The One by John Marrs

 

I found THE ONE in a Little Free Library. It's an airport thriller in every sense of the word, the sort of book with large print and whisper-thin characterization that you read in a couple hours and then never think of again. It actually gives me a kind of throwback techno-thriller vibe, like some of the Dan Brown, Dean Koontz, and Tom Clancy books I liked to read when I was younger. It's very readable but it relies heavily on stereotypes and the premise requires some suspension of disbelief.

In the near future, there is a dating app called Match Your DNA which matches people based on a genetic/pheromone component. Each chapter features the POV of a different person who is meeting their match. There's Christopher, a violent psychopath; Maddy, an older woman who finds that her younger male match might be dead; Jade, who finds out that her match has a terminal illness; Alex, a man engaged to be married to his longtime girlfriend who finds out that his match is a man; and Ellie, whose match is hiding secrets that she can't possibly guess at, but might affect all the other couples.
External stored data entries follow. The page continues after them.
$ cat src/inc/refsel_defines.svh
// Register offsets, field positions, reset values and counts of the reference selector
`ifndef REFSEL_DEFINES_SVH
`define REFSEL_DEFINES_SVH

`define RS_NUM_REFS        4
`define RS_PRIO_W          3
`define RS_PHASE_W         16

`define RS_OFF_CTRL        6'h00
`define RS_OFF_PRIO        6'h04
`define RS_OFF_VALTIME     6'h08
`define RS_OFF_MONEN       6'h0c
`define RS_OFF_SLEW        6'h10
`define RS_OFF_STATUS      6'h14
`define RS_OFF_PHASE       6'h18

`define RS_CTRL_MODE_LSB   0
`define RS_CTRL_PINSEL     2
`define RS_CTRL_HITLESS    3
`define RS_CTRL_CANCEL     4
`define RS_CTRL_SLEW       5
`define RS_CTRL_XOBYP      6
`define RS_CTRL_SOFTRST    7
`define RS_PRIO_MAN_LSB    16
`define RS_SLEW_TIMER_LSB  16

`define RS_CTRL_RST        8'h18
`define RS_PRIO_RST        18'h008d1
`define RS_VALTIME_RST     16'h0010
`define RS_MONEN_RST       16'h7777
`define RS_SLEW_LIM_RST    16'h0004
`define RS_SLEW_TMR_RST    16'h0008

`endif

$ cat src/inc/refsel_pkg.sv
// Types shared by the reference selector modules
package refsel_pkg;

  typedef enum logic [1:0] {
    MODE_AUTO_REVERT,
    MODE_AUTO_NONREVERT,
    MODE_MAN_FALLBACK,
    MODE_MAN_HOLDOVER
  } sel_mode_t;

  typedef enum logic [1:0] {
    LOOP_FREE_RUN,
    LOOP_HOLDOVER,
    LOOP_ACQUIRE,
    LOOP_LOCKED
  } loop_state_t;

endpackage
I read this from start to finish in just over three hours. I was invested enough to find out what happened but I really didn't like any of the characters. They were all pretty awful in their own way. I don't know if that's the message. If the sort of people who would WANT to buy into a Gatica-like dating service might not be the best people. It did sort of feel like it was intended to be a dystopian cautionary tale, kind of like Dave Eggers's THE CIRCLE (which I also had issues with, for different reasons). I guess this is becoming a Netflix series and this book does seem like it would be easy to adapt to film because of how chopped it is with all its various POVs, but I'm not sure I'll be watching it.